Le cinquième Torrestrella charge la cape de Gonzalo Caballero avec un certain désintérêt mais aussi avec violence et sans "humilier". Le combat sous le fer est intermittent, avec peu de conviction de la part du toro. Luis David Adame choisit de réaliser un quite par navarras et revolera bien choisies en cette circonstance. Brindis au public. Caballero accompagne les premières charges à mi-hauteur, au niveau du port de tête du toro. Les derrotes en sortie de muletazos donnent la sensation d'un manque de domination. Un avertissement sans frais sur la corne gauche renvoie le torero sur la corne opposée. La volonté du jeune torero est diversement appréciée sur les tendidos qui prennent partie pour le toro. Deux naturelles et pase de pecho isolés en fin de faena confirment que Caballero n'a pas su construire la faena la plus appropriée. Il se déboite l'épaule lors de la première entrée à l'épée. Un pinchazo profond et plusieurs descabellos avec un avis valent au torero des sifflets. Palmas au toro.
Superbe troisième toro qui charge avec classe dans la cape variée du Mexicain Luis David Adame. Il prodigue véroniques, chicuelinas et revolera. Le torero est "a gusto" dans les chicuelinas marchées et la larga cordobesa de mise en suerte pour une bonne première pique. Le toro en sort distrait avant de prendre une moins bonne seconde pique. Román exécute des tafalleras peu raffinées, auxquelles L.D. Adame répond par zapopinas mobiles et néanmoins ajustées. Brindis au public. Au centre s'enchainent péndulo et pase de pecho doublés des deux mains. Les charges droitières sont vives, nobles et par le bas. Le Mexicain en profite en cherchant l'angle mort autour duquel tourne les toros dans le toreo moderne. Le bicho va rapidement a menos et la musique joue. Cette baisse de régime se confirme à gauche où le calamocheo remplace l'"humiliation". La fin de trasteo est anodine sauf pour les accrochages lors des bernadinas qui émeuvent les tendidos. Entière al recibir. Palmas pour le toro et oreille.
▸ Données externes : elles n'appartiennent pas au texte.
Source: an optimization exercise on an open RTL-to-GDS flow (aim: small area). Production flows keep margins and buffers that such runs may drop.
Function was not checked in any run shown here: the RTL went through the layout flow alone.
Power figures rest on the tool's default switching activity, not on a simulated workload.

$ cat constraint.sdc
create_clock -name core_clock -period 5.0 [get_ports {clock}]
set_input_delay 1.0000 -clock core_clock [delete_from_list [all_inputs] [get_ports {clock}]]
set_output_delay 1.0000 -clock core_clock [all_outputs]
set_load 0.01 [all_outputs]
$ cat config.mk
export PLATFORM = sky130hd
export DESIGN_NAME = banco_registradores_v2
export DESIGN_NICKNAME = banco_registradores_v2
export VERILOG_FILES = /design/flow/design.v
export SDC_FILE = /design/flow/constraint.sdc
export NUM_CORES = 4
export LEC_CHECK = 0
export CAP_MARGIN = 20
export CORE_MARGIN = 2
export CORE_UTILIZATION = 35
export GPL_TIMING_DRIVEN = 0
export PLACE_DENSITY = 0.45
export SLEW_MARGIN = 20
$ cat design.v
module banco_registradores_v2 (
    input  logic        clock,
    input  logic        reset_n,
    input  logic        write_en,
    input  logic [4:0]  write_reg,
    input  logic [31:0] data,
    input  logic [4:0]  read1,
    input  logic [4:0]  read2,
    input  logic        ctrl_d2,
    input  logic        ctrl_jal,
    input  logic        read_en,
    output logic [31:0] D1,
    output logic [31:0] D2,
    output logic [31:0] SWR,
    output logic        ready
);
    function automatic [31:0] init_value(input integer idx);
        if (idx == 28)      init_value = 32'd48;
        else if (idx == 29) init_value = 32'd49;
        else if (idx == 31) init_value = 32'd1;
        else                init_value = 32'd0;
    endfunction
    logic [31:0] regs [32];
    logic        init;
    logic [31:0] wdec;
    logic [31:0] wsel;
    assign init = ~ready;
    logic [7:0] whi;
    logic [3:0] wlo;
    assign whi = 8'b1 << write_reg[4:2];
    assign wlo = 4'b1 << write_reg[1:0];
    genvar gi, gb, gk;
    generate
        for (gi = 0; gi < 32; gi++) begin : g_row
            logic [31:0] wdata;
            assign wdec[gi] = (write_reg == 5'(gi));
            assign wsel[gi] = write_en & wdec[gi];
            assign wdata    = (data & ~{32{init}}) | (init_value(gi) & {32{init}});
            logic        ld, hd;
            assign ld = init | wsel[gi];
            assign hd = ready & ~(write_en & whi[gi / 4] & wlo[gi % 4]);
            logic [31:0] q;
            always_ff @(posedge clock) begin
                q <= (wdata & {32{ld}}) | (q & {32{hd}});
            end
            assign regs[gi] = q;
        end
    endgenerate
    logic        load;
    logic [4:0]  a1, a2;
    logic [33:0] s1, s2, ss;
    assign load = ready & read_en;
    assign a1   = ctrl_jal ? 5'd30 : read1;
    assign a2   = ctrl_d2 ? read2 : write_reg;
    generate
        for (gi = 0; gi < 32; gi++) begin : g_sel
            assign s1[gi] = load & (a1 == 5'(gi)) & ~wsel[gi];
            assign s2[gi] = load & (a2 == 5'(gi)) & ~wsel[gi];
            assign ss[gi] = load & ~write_en & wdec[gi];
        end
    endgenerate
    assign s1[32] = load & write_en & (a1 == write_reg);
    assign s2[32] = load & write_en & (a2 == write_reg);
    assign ss[32] = load & write_en;
    assign s1[33] = ~load;
    assign s2[33] = ~load;
    assign ss[33] = ~load;
    logic [31:0] n1, n2, ns;
    generate
        for (gb = 0; gb < 32; gb++) begin : g_bit
            logic [33:0] d1, d2, ds;
            logic [11:0] t1, t2, ts;
            for (gi = 0; gi < 32; gi++) begin : g_term
                assign d1[gi] = regs[gi][gb];
            end
            assign d1[32] = data[gb];
            assign d1[33] = D1[gb];
            assign d2 = {D2[gb], d1[32:0]};
            assign ds = {SWR[gb], d1[32:0]};
            for (gk = 0; gk < 11; gk++) begin : g_grp
                assign t1[gk] = ~(|(s1[3*gk +: 3] & d1[3*gk +: 3]));
                assign t2[gk] = ~(|(s2[3*gk +: 3] & d2[3*gk +: 3]));
                assign ts[gk] = ~(|(ss[3*gk +: 3] & ds[3*gk +: 3]));
            end
            assign t1[11] = ~(s1[33] & d1[33]);
            assign t2[11] = ~(s2[33] & d2[33]);
            assign ts[11] = ~(ss[33] & ds[33]);
            assign n1[gb] = ~(&t1[3:0]) | ~(&t1[7:4]) | ~(&t1[11:8]);
            assign n2[gb] = ~(&t2[3:0]) | ~(&t2[7:4]) | ~(&t2[11:8]);
            assign ns[gb] = ~(&ts[3:0]) | ~(&ts[7:4]) | ~(&ts[11:8]);
        end
    endgenerate
    always_ff @(posedge clock or negedge reset_n) begin
        if (!reset_n) begin
            ready <= 1'b0;
            D1    <= '0;
            D2    <= '0;
            SWR   <= '0;
        end else begin
            ready <= 1'b1;
            D1    <= n1;
            D2    <= n2;
            SWR   <= ns;
        end
    end
endmodule
$ cat standard.sh
#!/bin/bash
# synth_recipe.tcl (not shown) runs the flow's synth.tcl, then flattens the netlist and writes it again
# the make line also repeats each setting of config.mk as NAME=value (left out here)
make -C /OpenROAD-flow-scripts/flow DESIGN_CONFIG=/design/flow/config.mk WORK_HOME=/design/flow/orfs CLKGATE_MAP_FILE= SYNTH_SCRIPT=/design/flow/synth_recipe.tcl "${@:-finish}"
$ cat flow/run.sh
#!/bin/bash
# Own layout flow: the standard layout, except that synthesis maps the logic with an
# area-oriented ABC script (&nf), ports get small buffers and CTS uses small clock buffers
# without dummy loads. Each tool's output goes to a log file in the work folder.
set -euo pipefail
W=$(pwd)
S=$FLOW_HOME/scripts

# Synthesis: ORFS's synth.tcl with only its ABC script replaced, wrapped as synth_recipe.tcl.
sed 's#^  log_cmd abc {\*}$abc_args#  log_cmd abc -script '"$W"'/flow/abc_nf.script {*}[lrange $abc_args 2 end]#' \
  "$S/synth.tcl" > "$W/synth_core.tcl"
grep -q abc_nf.script "$W/synth_core.tcl"
sed 's#source $::env(SCRIPTS_DIR)/synth.tcl#source '"$W"'/synth_core.tcl#' synth_recipe.tcl > "$W/own_synth.tcl"
grep -q synth_core.tcl "$W/own_synth.tcl"

ARGS=(
  "SYNTH_SCRIPT=$W/own_synth.tcl"
  "BUFFER_PORTS_ARGS=-buffer_cell sky130_fd_sc_hd__buf_1"
  "CTS_ARGS=-sink_clustering_enable -repair_clock_nets -dont_use_dummy_load -buf_list sky130_fd_sc_hd__clkbuf_4 sky130_fd_sc_hd__clkbuf_8"
)
bash standard.sh "${ARGS[@]}" synth > "$W/synth.log" 2>&1
bash standard.sh "${ARGS[@]}" finish > "$W/layout.log" 2>&1
test -f out/final.def
$ cat flow/abc_nf.script
strash; &get -n; &nf -R 1000; &put
==> results of run 1 <==
## synthesized netlist by cell type
library cell     n
nand3_1         20
mux2i_1          5
o21ai_0        864
or3_1           97
a21boi_0        16
and3_1           3
xnor2_1         10
nand2b_1        10
nand4_1        288
a22o_1         160
nor2_1          43
or2_0            3
conb_1           1
and2_0          36
mux2_1           1
dfrtp_1         97
o21a_1          16
dfxtp_1       1024
clkinv_1         1
nor2b_1         39
nor4_1          98
a222oi_1      1056
nor3_1           8
buf_4           32
nand2_1       1027
## power by group through the flow
stage	Combinational, uW	Sequential (uW)	Clock, uW
after floorplan	1110	10600	0
after global placement	2260	10900	0
after detailed placement	2690	10900	0
## how the worst min path moves through the flow
| stage | startpoint | to |
|---|---|---|
| detailed placement | g_row[21].q[11] | g_row[21].q[11] |
| floorplan | g_row[17].q[0] | g_row[17].q[0] |
| global placement | g_row[6].q[9] | g_row[6].q[9] |
## cells by family after synthesis
group	share of synthesized area, %
flops	48.2
xor+xnor	0.184
mux	0.129
buf+inv	0.512
compound gates	34.7
other cells	0.00788
simple gates	16.3
## per-stage QoR
stage               instances  hold slack [ns]  setup slack, ns  cell area, um2
floorplan                4955            0.465           -0.337           47900
global placement         6885            0.475           -10.79           50700
detailed placement       7529            0.485           -0.727           59500
==> results.cfg, run 1 <==
[synth]
syn-mean-instance-area_um2 = 9.61
syn_area_um2 = 47600
yosys.area.top_type = dfxtp_1
synth_top_area_share_pct = 43.1
ys_seq_area_share_pct = 48.2
yosys_warnings = 2
syn-num-nets = 5008
ys_ff_latch = 1121
synth_cell_types = 25
synthTopCellsByArea = dfxtp_1, a222oi_1, o21ai_0
synth_cells = 4955

[floorplanning]
floorplan.initialDensity_pct = 35.2
die_x_um = 373
num_rows = 135
ios = 150
fp.dieH_um = 373

[status]
status = stopped before the end
stop_stage = 4_1_cts
tool.error = [ERROR STA-0564] clock_tree_synthesis positional arguments not supported.

[place]
place.gp.congestion = 0.928
port-buffer-count = 149
hpwl_um = 245000
==> inputs of run 2 (changes only) <==
--- a/config.mk
+++ b/config.mk
@@ -8,6 +8,7 @@
 export CAP_MARGIN = 20
+export CELL_PAD_IN_SITES_GLOBAL_PLACEMENT = 1
 export CORE_MARGIN = 2
-export CORE_UTILIZATION = 35
+export CORE_UTILIZATION = 45
 export GPL_TIMING_DRIVEN = 0
-export PLACE_DENSITY = 0.45
+export PLACE_DENSITY = 0.55
 export SLEW_MARGIN = 20
==> results.cfg, run 2 <==
[status]
status = stopped before the end
stop_stage = 4_1_cts
tool.error = [ERROR STA-0564] clock_tree_synthesis positional arguments not supported.

[synth]
yosys_warnings = 2
syn-num-nets = 5008
ys_seq_area_share_pct = 48.2
synth_commonest_cells = a222oi_1, nand2_1, dfxtp_1
synthFlopType = dfxtp_1
synth_edf_count = 0
synth_cells = 4955
ys_ff_latch = 1121
post-synth-top-count-cell = a222oi_1
synthTopCellsByArea = dfxtp_1, a222oi_1, o21ai_0
syn-mean-instance-area_um2 = 9.61
synth_top_area_share_pct = 43.1
synth_cell_types = 25
async_flop_share_pct = 8.65
yosys.area.top_type = dfxtp_1
syn_area_um2 = 47600

[place]
place.gp.congestion = 0.967
port-buffer-count = 149
placed_cell_area_um2 = 58300
dp_slack_ns = -0.782
hpwl_um = 226000

[floorplanning]
floorplan.initialDensity_pct = 45.3
fp.dieH_um = 329
ios = 150
num_rows = 119
die_x_um = 329
[run 2: cell counts after synthesis]
Identical to the previous run, type by type.
[run 2: how the worst max path moves through the flow]
| stage | to | slack [ns] | cells past startpoint |
|---|---|---|---|
| 2_1_floorplan | D1[0] | -0.34 | 5 |
| 3_3_place_gp | D2[26] | -9.52 | 6 |
| 3_5_place_dp | D2[17] | -0.78 | 10 |
[run 2: cells by family after synthesis]
family                    count (synthesis)  synth area share (%)
and+or+nand+nor                        1672                  16.3
other                                     1               0.00788
muxes                                     6                 0.129
xor gates and xnor gates                 10                 0.184
buffers and inverters                    33                 0.512
DFF                                    1121                  48.2
AOI/OAI and AO/OA                      2112                  34.7
[run 2: power groups by stage]
stage               Clock (uW)  Combinational, uW  Sequential, uW
floorplan                    0               1110           10600
global placement             0               2140           10800
detailed placement           0               2570           10900
[run 2: per-stage QoR]
step	power (uW)	TNS [ns]	std cells	hold WS, ns
floorplan	11800	-21.53	4955	0.465
global placement	13000	-3510.69	6495	0.475
detailed placement	13400	-20.35	7078	0.485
La dernier opposant passe avec distraction dans la cape d'Adame. Celui-ci le fixe par véroniques et avec brio au centre du ruedo. Le toro saute à hauteur de selle pour la première puya. Le quite de Luis David est par medio farol, et caleserina enchaînés. Román donne un quite par chicuelinas et espaldinas après une seconde pique réduite au minimum. Miguel Martin salue pour sa bonne prestation au second tiers. Brindis au public. L.D. Adame débute par estatuarios que le Torrestrella prend avec temple et noblesse. À droite le Mexicain conduit la charge avec détermination en tenant son terrain lors de la première série. Ensuite l'ensemble se dégrade. La maturité apparente du torero ne lui permet pas de solutionner les exigences de distance et de rythme du toro qui, quant à lui, hésite à se livrer. Des virevoltes et manoletinas ponctuent une prestation décevante. Épée tendida et atravesada. Palmas au toro. Palmas au torero et salut.